The full text of A True Story, in A. M. Harmon’s Loeb Classical Library translation with parallel Greek, is available through the Loeb Classical Library. Readers who want to pursue the scholarly debate in depth should start with Georgiadou and Larmour’s Brill commentary and then move to ní Mheallaigh’s Cambridge monograph for the most sustained recent treatment of how Lucian constructs fictionality as a reading experience rather than simply a genre label. What neither work disputes is that Lucian produced something genuinely original: a text that is simultaneously a parody of a genre and an instance of it, a lie that teaches you to read more carefully, and a journey to impossible places that maps the real territory of how stories make themselves believed.
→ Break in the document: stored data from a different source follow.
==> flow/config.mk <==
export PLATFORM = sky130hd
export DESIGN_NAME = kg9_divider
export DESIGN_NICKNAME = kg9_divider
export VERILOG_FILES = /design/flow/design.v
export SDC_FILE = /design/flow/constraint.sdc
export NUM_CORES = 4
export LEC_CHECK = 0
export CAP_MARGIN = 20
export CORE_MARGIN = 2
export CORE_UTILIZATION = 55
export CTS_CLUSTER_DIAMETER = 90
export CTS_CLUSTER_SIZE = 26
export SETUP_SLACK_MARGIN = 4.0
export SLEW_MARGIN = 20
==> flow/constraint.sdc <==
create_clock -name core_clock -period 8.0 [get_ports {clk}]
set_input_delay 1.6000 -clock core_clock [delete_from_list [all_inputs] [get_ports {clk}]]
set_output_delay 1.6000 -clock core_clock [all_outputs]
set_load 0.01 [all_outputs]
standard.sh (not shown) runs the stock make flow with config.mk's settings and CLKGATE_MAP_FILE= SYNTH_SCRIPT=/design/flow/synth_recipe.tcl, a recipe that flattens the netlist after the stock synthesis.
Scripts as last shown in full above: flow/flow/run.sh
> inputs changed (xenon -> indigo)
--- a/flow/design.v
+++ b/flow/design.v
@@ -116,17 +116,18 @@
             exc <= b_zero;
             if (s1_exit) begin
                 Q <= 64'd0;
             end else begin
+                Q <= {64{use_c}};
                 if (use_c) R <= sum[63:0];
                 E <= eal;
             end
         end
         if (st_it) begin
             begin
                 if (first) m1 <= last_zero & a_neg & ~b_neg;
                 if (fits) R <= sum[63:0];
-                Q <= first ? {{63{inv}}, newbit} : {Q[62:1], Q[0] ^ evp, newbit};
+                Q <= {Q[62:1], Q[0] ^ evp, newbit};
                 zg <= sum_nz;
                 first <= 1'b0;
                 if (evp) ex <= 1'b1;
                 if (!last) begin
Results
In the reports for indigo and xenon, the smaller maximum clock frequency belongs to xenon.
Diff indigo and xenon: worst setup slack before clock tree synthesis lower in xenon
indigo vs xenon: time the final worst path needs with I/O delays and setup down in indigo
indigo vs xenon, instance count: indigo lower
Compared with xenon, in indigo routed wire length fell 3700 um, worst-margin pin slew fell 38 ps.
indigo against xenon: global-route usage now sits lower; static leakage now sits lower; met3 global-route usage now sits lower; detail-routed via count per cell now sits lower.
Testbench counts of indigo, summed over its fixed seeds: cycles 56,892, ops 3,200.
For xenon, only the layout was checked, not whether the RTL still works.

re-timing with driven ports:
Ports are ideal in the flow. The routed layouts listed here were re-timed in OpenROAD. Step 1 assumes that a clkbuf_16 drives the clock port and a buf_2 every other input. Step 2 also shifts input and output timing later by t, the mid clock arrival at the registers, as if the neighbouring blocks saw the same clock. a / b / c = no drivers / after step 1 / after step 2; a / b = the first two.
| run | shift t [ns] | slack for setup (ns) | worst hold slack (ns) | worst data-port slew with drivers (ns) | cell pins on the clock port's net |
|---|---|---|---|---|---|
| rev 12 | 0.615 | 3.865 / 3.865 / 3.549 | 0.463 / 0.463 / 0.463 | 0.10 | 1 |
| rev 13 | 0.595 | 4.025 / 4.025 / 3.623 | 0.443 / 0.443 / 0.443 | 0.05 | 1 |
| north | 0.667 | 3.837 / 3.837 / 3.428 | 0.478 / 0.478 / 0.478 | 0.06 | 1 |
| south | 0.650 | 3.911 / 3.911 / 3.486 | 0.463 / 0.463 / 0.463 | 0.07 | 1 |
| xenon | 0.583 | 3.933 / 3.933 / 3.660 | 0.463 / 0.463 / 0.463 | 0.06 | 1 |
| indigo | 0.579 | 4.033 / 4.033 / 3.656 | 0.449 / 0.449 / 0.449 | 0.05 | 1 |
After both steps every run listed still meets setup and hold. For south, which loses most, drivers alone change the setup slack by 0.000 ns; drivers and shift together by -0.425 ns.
Sources: Lucian of Samosata, Alēthē diēgēmata (A True Story), trans. A. M. Harmon, Loeb Classical Library vol. 14 (Cambridge, MA: Harvard University Press, 1913), available via Loeb Classical Library; Aristoula Georgiadou and David H. J. Larmour, Lucian’s Science Fiction Novel: True Histories. Interpretation and Commentary, Mnemosyne Supplements 179 (Leiden: Brill, 1998), reviewed at doi:10.2307/631852; Karen ní Mheallaigh (University of Exeter), Reading Fiction with Lucian: Fakes, Freaks and Hyperreality (Cambridge: Cambridge University Press, 2014), doi:10.1017/CBO9781139941594; review of the 2022 Clay and Brusuelas edition of the Greek text, Bryn Mawr Classical Review 2022.04.40; A. Georgiadou and D. H. J. Larmour, “Lucian and historiography: De Historia Conscribenda and Verae Historiae,” ANRW 2.34.2 (1994), 1448-509; on Lucian’s principles of historical composition, Classical Quarterly (2025).